Fundado nestes princípios, e compellido pelos sentimentos de compaixão, que me dilacera o coração pela sorte dos habitantes desta Província, em que nasci, e a quem tudo devo, e a quem sempre amarei na mais doce e suave effusão de meo espírito, em vou emplorar, e supplicar e instantemente de V. Excia huma esmola diária, ou semanal para o povo desta Capital, e das Povoaçoens para onde os gêneros possão ser transportados, dos viveres que existem mandados pelo Governo Imperial, e dos que V. Excia poder haver a custa do Estado, destribuida esta esmolla da maneira, que a V. Excia parecer mais conveniente, fasendo ao mesmo tempo applicar a hum trabalho útil e moderado todos os indigentes, que della se aproveitarem, a fim de tiral-os da occiozidade, que he fonte e origem de todos os vícios.
Não he possível, que por esta minha justa supplica eu possa nem levemente offender os sentimentos de fhilantropia, que animão a V. Excia, e de que dão publico testemunho as providencias já por V. Excia tomadas a semelhante respeito: não, eu só tenho em vistas satisfaser hum dever da minha consciência, e unir meos votos e clamores aos de todos os Cearenses, que na mais dura consternação, em que se vêem, só esperão o remédio de Deos, e do seo Governo, que não as abandonará aos horrores da fomes, e de todas as suas terríveis conseqüências : Eu avanço a este procedimento a este procedimento, por que estou persuadido que V. Excia tem em suas mãos os meios de salvar este povo, uzando da sabia e previdente disposição do art. 48 da Lei de 4 de Outubro de 1831, explicado pelo Decreto de 7 de Maio de 1842, e provavelmente por outras disposições e ordens do Governo Imperial, em conseqüência do credito amplo e indefinido, que lhe fora consedido pelo Poder Legislativo, para soccorrer esta Província, e as da Parahiba e Rio Grande do Norte, quase em idênticas circunstancias.

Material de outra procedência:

[src/ueit_defines.vh]
// register map, field positions and reset values of the endpoint block
`ifndef UEIT_DEFINES_VH
`define UEIT_DEFINES_VH
`define UEIT_A_CFG   8'h00
`define UEIT_A_IEN   8'h04
`define UEIT_A_STA   8'h08
`define UEIT_A_TXV   8'h0c
`define UEIT_A_DCT   8'h10
`define UEIT_A_DST   8'h14
`define UEIT_A_DAT   8'h18
`define UEIT_C_NB    1:0
`define UEIT_C_RXB   3:2
`define UEIT_C_ISO   4
`define UEIT_C_AUTO  5
`define UEIT_C_STALL 6
`define UEIT_C_MAXP  26:16
`define UEIT_CFG_RST 32'h0200_0005
`define UEIT_F_RXR   0
`define UEIT_F_IFE   1
`define UEIT_F_FLU   2
`define UEIT_F_TRE   3
`define UEIT_F_BSY   4
`define UEIT_F_STL   5
`define UEIT_D_RUN   0
`define UEIT_D_TRUNC 1
`define UEIT_D_BEIE  2
`define UEIT_D_SPE   3
`define UEIT_D_TEIE  4
`define UEIT_D_LEN   31:16
`define UEIT_S_BEND  1
`define UEIT_S_TEND  2
`define UEIT_PID_D0  2'h0
`endif

[src/ueit_top.v]
// iso in responder, out bank manager and out dma channel, wishbone slave
// How it works
// - iso in, nothing ready: flow error, no reply only on single transaction endpoints
// - iso in ignores forced stall entirely
// - first in token answered with matching pid
// - missed later tokens flush banks, flush error
// - first token without bank: data0 zlp
// - second of three without bank: data1 zlp
// - last transaction without bank: data0 zlp
// - microframe without tokens: no flush, no error
// - too few banks validated: transaction error
// - auto mode zlp clears rx ready itself
// - auto mode all banks full: busy flag
// - buffer end truncates the out packet
// - remaining count zero raises buffer end event
// - short packet ends dma transfer when enabled
// - short end event after final packet moved
// - channel runs, stops when buffer exhausted
// - bank freed once all bytes read
// - zlp to free endpoint: ack, count zero
//
// The Wishbone slave port and the address map were left to the implementer.
`timescale 1ns/1ps
`include "ueit_defines.vh"
module ueit_top (
	input  wire        clk_i,      // system clock
	input  wire        rst_i,      // sync reset, high
	input  wire        wb_cyc_i,   // wishbone cycle
	input  wire        wb_stb_i,   // wishbone strobe
	input  wire        wb_we_i,    // wishbone write
	input  wire [7:0]  wb_adr_i,   // byte address
	input  wire [3:0]  wb_sel_i,   // byte enables
	input  wire [31:0] wb_dat_i,   // write data
	output reg  [31:0] wb_dat_o,   // read data
	output reg         wb_ack_o,   // acknowledge
	input  wire        sof_i,      // microframe start pulse
	input  wire        in_tok_i,   // valid in token pulse
	input  wire        rx_pkt_i,   // out packet received pulse
	input  wire [10:0] rx_len_i,   // out packet length
	output reg         tx_resp_o,  // send data packet pulse
	output reg  [1:0]  tx_pid_o,   // data pid number
	output reg         tx_zlp_o,   // packet is zero length
	output reg         stall_o,    // send stall pulse
	output reg         rx_ack_o,   // ack out packet pulse
	output reg         rx_nak_o,   // nak out packet pulse
	output reg         ep_irq_o,   // endpoint interrupt
	output reg         dma_irq_o   // dma channel interrupt
);
	function [31:0] bmask;
		input [3:0] s;
		bmask = {{8{s[3]}}, {8{s[2]}}, {8{s[1]}}, {8{s[0]}}};
	endfunction
	function [1:0] min2;
		input [1:0] a;
		input [1:0] b;
		min2 = (a < b) ? a : b;
	endfunction
	function [2:0] min4;
		input [15:0] a;
		input [15:0] b;
		reg   [15:0] m;
		begin
			m = (a < b) ? a : b;
			min4 = (m > 16'h0004) ? 3'h4 : m[2:0];
		end
	endfunction
	function [1:0] bump;
		input [1:0] p;
		input [1:0] n;
		bump = (p + 2'h1 >= n) ? 2'h0 : p + 2'h1;
	endfunction

	reg  [31:0] cfg_q, cfg_d;
	reg  [5:0]  ien_q, ien_d;
	reg  [5:0]  flg_q, flg_d;
	reg  [1:0]  txb_q, txb_d, tok_q, tok_d;
	reg  [1:0]  vcnt_q, vcnt_d, wp_q, wp_d;
	reg  [1:0]  rp_q, rp_d, busy_q, busy_d;
	reg         sent_q, sent_d, zlpf_q, zlpf_d;
	reg  [10:0] bcnt_q [0:2];
	reg  [10:0] bcnt_d [0:2];
	reg  [2:0]  bshort_q, bshort_d, n;
	reg  [10:0] bytec_q, bytec_d, left;
	reg  [4:0]  dct_q, dct_d;
	reg  [15:0] blen_q, blen_d, rem_q, rem_d;
	reg  [2:1]  dst_q, dst_d;
	reg  [31:0] dat_d;
	reg         run_q, run_d, dma_mv, freeb, hclr;
	reg         resp_d, zlp_d, stall_d, ack_d, nak_d;
	reg  [1:0]  pid_d, fl;
	reg  [5:0]  setf, clrf;
	integer     i, j;

	wire        req   = wb_cyc_i & wb_stb_i & ~wb_ack_o;
	wire        wr    = req & wb_we_i;
	wire        rd    = req & ~wb_we_i;
	wire [31:0] m     = bmask(wb_sel_i);
	wire [1:0]  nb    = (cfg_q[`UEIT_C_NB] == 2'h0) ? 2'h1
	                    : cfg_q[`UEIT_C_NB];
	wire [1:0]  rxb   = (cfg_q[`UEIT_C_RXB] == 2'h0) ? 2'h1
	                    : cfg_q[`UEIT_C_RXB];
	wire        iso   = cfg_q[`UEIT_C_ISO];
	wire        autov = cfg_q[`UEIT_C_AUTO];
	wire        fstl  = cfg_q[`UEIT_C_STALL];
	wire [10:0] maxp  = cfg_q[`UEIT_C_MAXP];
	wire [10:0] head  = bcnt_q[rp_q];
	wire        hbusy = (busy_q != 2'h0);

	always @*
	begin
		cfg_d = cfg_q;
		ien_d = ien_q;
		txb_d = txb_q;
		tok_d = tok_q;
		vcnt_d = vcnt_q;
		sent_d = sent_q;
		zlpf_d = zlpf_q;
		for (i = 0; i < 3; i = i + 1)
			bcnt_d[i] = bcnt_q[i];
		bshort_d = bshort_q;
		wp_d = wp_q;
		rp_d = rp_q;
		busy_d = busy_q;
		bytec_d = bytec_q;
		dct_d = dct_q;
		blen_d = blen_q;
		rem_d = rem_q;
		run_d = run_q;
		dst_d = dst_q;
		resp_d = 1'b0;
		zlp_d = 1'b0;
		stall_d = 1'b0;
		ack_d = 1'b0;
		nak_d = 1'b0;
		pid_d = tx_pid_o;
		setf = 6'h00;
		hclr = 1'b0;
		fl = 2'h0;
		n = 3'h0;
		left = head;
		dma_mv = 1'b0;
		freeb = 1'b0;
		clrf = (wr && wb_adr_i == `UEIT_A_STA) ? (wb_dat_i[5:0] & m[5:0])
		       : 6'h00;
		if (wr && wb_adr_i == `UEIT_A_CFG)
			cfg_d = (cfg_q & ~m) | (wb_dat_i & m);
		if (wr && wb_adr_i == `UEIT_A_IEN)
			ien_d = (ien_q & ~m[5:0]) | (wb_dat_i[5:0] & m[5:0]);
		// microframe boundary closes the previous one first
		if (sof_i)
		begin
			if (tok_q != 2'h0)
			begin
				fl = min2(txb_q, nb - tok_q);
				if (!zlpf_q && fl != 2'h0)
				begin
					txb_d = txb_q - fl;
					setf[`UEIT_F_FLU] = 1'b1;
				end
				if (sent_q && vcnt_q < nb)
					setf[`UEIT_F_TRE] = 1'b1;
			end
			tok_d = 2'h0;
			sent_d = 1'b0;
			zlpf_d = 1'b0;
			vcnt_d = txb_d;
		end
		if (wr && wb_adr_i == `UEIT_A_TXV && wb_sel_i[0] && wb_dat_i[0]
		    && txb_d != 2'h3)
		begin
			txb_d = txb_d + 2'h1;
			vcnt_d = vcnt_d + 2'h1;
		end
		if (in_tok_i)
		begin
			if (!iso)
			begin
				if (fstl)
				begin
					stall_d = 1'b1;
					setf[`UEIT_F_STL] = 1'b1;
				end
				else if (txb_d != 2'h0)
				begin
					resp_d = 1'b1;
					pid_d = `UEIT_PID_D0;
					txb_d = txb_d - 2'h1;
				end
			end
			else if (tok_d < nb)
			begin
				if (txb_d != 2'h0)
				begin
					resp_d = 1'b1;
					pid_d = nb - tok_d - 2'h1;
					txb_d = txb_d - 2'h1;
					sent_d = 1'b1;
				end
				else
				begin
					setf[`UEIT_F_IFE] = 1'b1;
					if (tok_d == 2'h0)
					begin
						zlpf_d = 1'b1;
						// single transaction endpoints stay silent
						if (nb != 2'h1)
						begin
							resp_d = 1'b1;
							zlp_d = 1'b1;
							pid_d = `UEIT_PID_D0;
						end
					end
					else
					begin
						resp_d = 1'b1;
						zlp_d = 1'b1;
						pid_d = nb - tok_d - 2'h1;
					end
				end
				tok_d = tok_d + 2'h1;
			end
		end
		// drain head bank: dma has priority over firmware reads
		if (run_q && hbusy && head != 11'h000)
		begin
			n = min4({5'h00, head}, rem_q);
			dma_mv = 1'b1;
		end
		else if (rd && wb_adr_i == `UEIT_A_DAT && hbusy)
			n = min4({5'h00, head}, 16'h0004);
		left = head - {8'h00, n};
		if (dma_mv)
		begin
			rem_d = rem_q - {13'h0000, n};
			if (rem_d == 16'h0000)
			begin
				run_d = 1'b0;
				dst_d[`UEIT_S_BEND] = 1'b1;
				if (dct_q[`UEIT_D_TRUNC])
					left = 11'h000;
			end
		end
		bcnt_d[rp_q] = left;
		if (n != 3'h0 && left == 11'h000)
		begin
			freeb = 1'b1;
			if (dma_mv && bshort_q[rp_q] && dct_q[`UEIT_D_SPE])
			begin
				run_d = 1'b0;
				dst_d[`UEIT_S_TEND] = 1'b1;
			end
		end
		// manual mode: clearing ready releases the bank
		if (!autov && hbusy && clrf[`UEIT_F_RXR])
			freeb = 1'b1;
		if (freeb)
		begin
			rp_d = bump(rp_q, rxb);
			busy_d = busy_q - 2'h1;
			hclr = autov;
		end
		if (rx_pkt_i)
		begin
			if (!iso && fstl)
			begin
				stall_d = 1'b1;
				setf[`UEIT_F_STL] = 1'b1;
			end
			else if (busy_d < rxb)
			begin
				ack_d = 1'b1;
				bytec_d = rx_len_i;
				if (rx_len_i == 11'h000 && autov)
				begin
					hclr = 1'b1;
					if (run_q && dct_q[`UEIT_D_SPE])
					begin
						run_d = 1'b0;
						dst_d[`UEIT_S_TEND] = 1'b1;
					end
				end
				else
				begin
					setf[`UEIT_F_RXR] = 1'b1;
					bcnt_d[wp_q] = rx_len_i;
					bshort_d[wp_q] = (rx_len_i < maxp);
					wp_d = bump(wp_q, rxb);
					busy_d = busy_d + 2'h1;
					if (autov && busy_d == rxb)
						setf[`UEIT_F_BSY] = 1'b1;
				end
			end
			else
			begin
				nak_d = 1'b1;
				if (iso)
					setf[`UEIT_F_IFE] = 1'b1;
			end
		end
		if (wr && wb_adr_i == `UEIT_A_DCT)
		begin
			dct_d = (dct_q & ~m[4:0]) | (wb_dat_i[4:0] & m[4:0]);
			if (wb_sel_i[3] && wb_sel_i[2])
				blen_d = wb_dat_i[`UEIT_D_LEN];
			run_d = dct_d[`UEIT_D_RUN] && blen_d != 16'h0000;
			if (run_d && !run_q)
				rem_d = blen_d;
		end
		if (wr && wb_adr_i == `UEIT_A_DST)
			dst_d = dst_q & ~(wb_dat_i[2:1] & m[2:1]) | (dst_d & ~dst_q);
		// hardware set wins over firmware clear
		flg_d = (flg_q & ~clrf) | setf;
		if (hclr && !setf[`UEIT_F_RXR])
			flg_d[`UEIT_F_RXR] = 1'b0;
		case (wb_adr_i)
			`UEIT_A_CFG: dat_d = cfg_q;
			`UEIT_A_IEN: dat_d = {26'h0, ien_q};
			`UEIT_A_STA: dat_d = {5'h00, bytec_q, 4'h0, busy_q, txb_q,
			                      2'h0, flg_q};
			`UEIT_A_DCT: dat_d = {blen_q, 11'h000, dct_q};
			`UEIT_A_DST: dat_d = {rem_q, 13'h0000, dst_q, run_q};
			default:     dat_d = 32'h0000_0000;
		endcase
	end

	always @(posedge clk_i)
	begin
		if (rst_i)
		begin
			cfg_q <= `UEIT_CFG_RST;
			ien_q <= 6'h00;
			flg_q <= 6'h00;
			txb_q <= 2'h0;
			tok_q <= 2'h0;
			vcnt_q <= 2'h0;
			sent_q <= 1'b0;
			zlpf_q <= 1'b0;
			for (j = 0; j < 3; j = j + 1)
				bcnt_q[j] <= 11'h000;
			bshort_q <= 3'h0;
			wp_q <= 2'h0;
			rp_q <= 2'h0;
			busy_q <= 2'h0;
			bytec_q <= 11'h000;
			dct_q <= 5'h00;
			blen_q <= 16'h0000;
			rem_q <= 16'h0000;
			run_q <= 1'b0;
			dst_q <= 2'h0;
			wb_dat_o <= 32'h0000_0000;
			wb_ack_o <= 1'b0;
			tx_resp_o <= 1'b0;
			tx_pid_o <= 2'h0;
			tx_zlp_o <= 1'b0;
			stall_o <= 1'b0;
			rx_ack_o <= 1'b0;
			rx_nak_o <= 1'b0;
			ep_irq_o <= 1'b0;
			dma_irq_o <= 1'b0;
		end
		else
		begin
			cfg_q <= cfg_d;
			ien_q <= ien_d;
			flg_q <= flg_d;
			txb_q <= txb_d;
			tok_q <= tok_d;
			vcnt_q <= vcnt_d;
			sent_q <= sent_d;
			zlpf_q <= zlpf_d;
			for (j = 0; j < 3; j = j + 1)
				bcnt_q[j] <= bcnt_d[j];
			bshort_q <= bshort_d;
			wp_q <= wp_d;
			rp_q <= rp_d;
			busy_q <= busy_d;
			bytec_q <= bytec_d;
			dct_q <= dct_d;
			blen_q <= blen_d;
			rem_q <= rem_d;
			run_q <= run_d;
			dst_q <= dst_d;
			wb_dat_o <= rd ? dat_d : 32'h0000_0000;
			wb_ack_o <= req;
			tx_resp_o <= resp_d;
			tx_pid_o <= pid_d;
			tx_zlp_o <= zlp_d;
			stall_o <= stall_d;
			rx_ack_o <= ack_d;
			rx_nak_o <= nak_d;
			ep_irq_o <= |(flg_d & ien_d);
			dma_irq_o <= (dst_d[`UEIT_S_BEND] & dct_d[`UEIT_D_BEIE])
			             | (dst_d[`UEIT_S_TEND] & dct_d[`UEIT_D_TEIE]);
		end
	end
endmodule // ueit_top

Digne-se V. Excia de acolher benignamente esta minha supplica, que, quando enfelizmente não possa produsir o fim, a que se destina (o que Deos não permitta) servirá ao menos para desalojar a magoa de meo coração, e tranquilisar minha consciência de não ter faltado a hum dever, que me impõe a naturesa, como homem, a Religião, de que sou Ministro, e as vezes d´hum Prelado, cujo coração terno e compassivo, não pode ser insensível aos males, que pesão sobre esta talves a mais cara e mimosa porção de seu rebanho. Deos Guarde a V. Excia.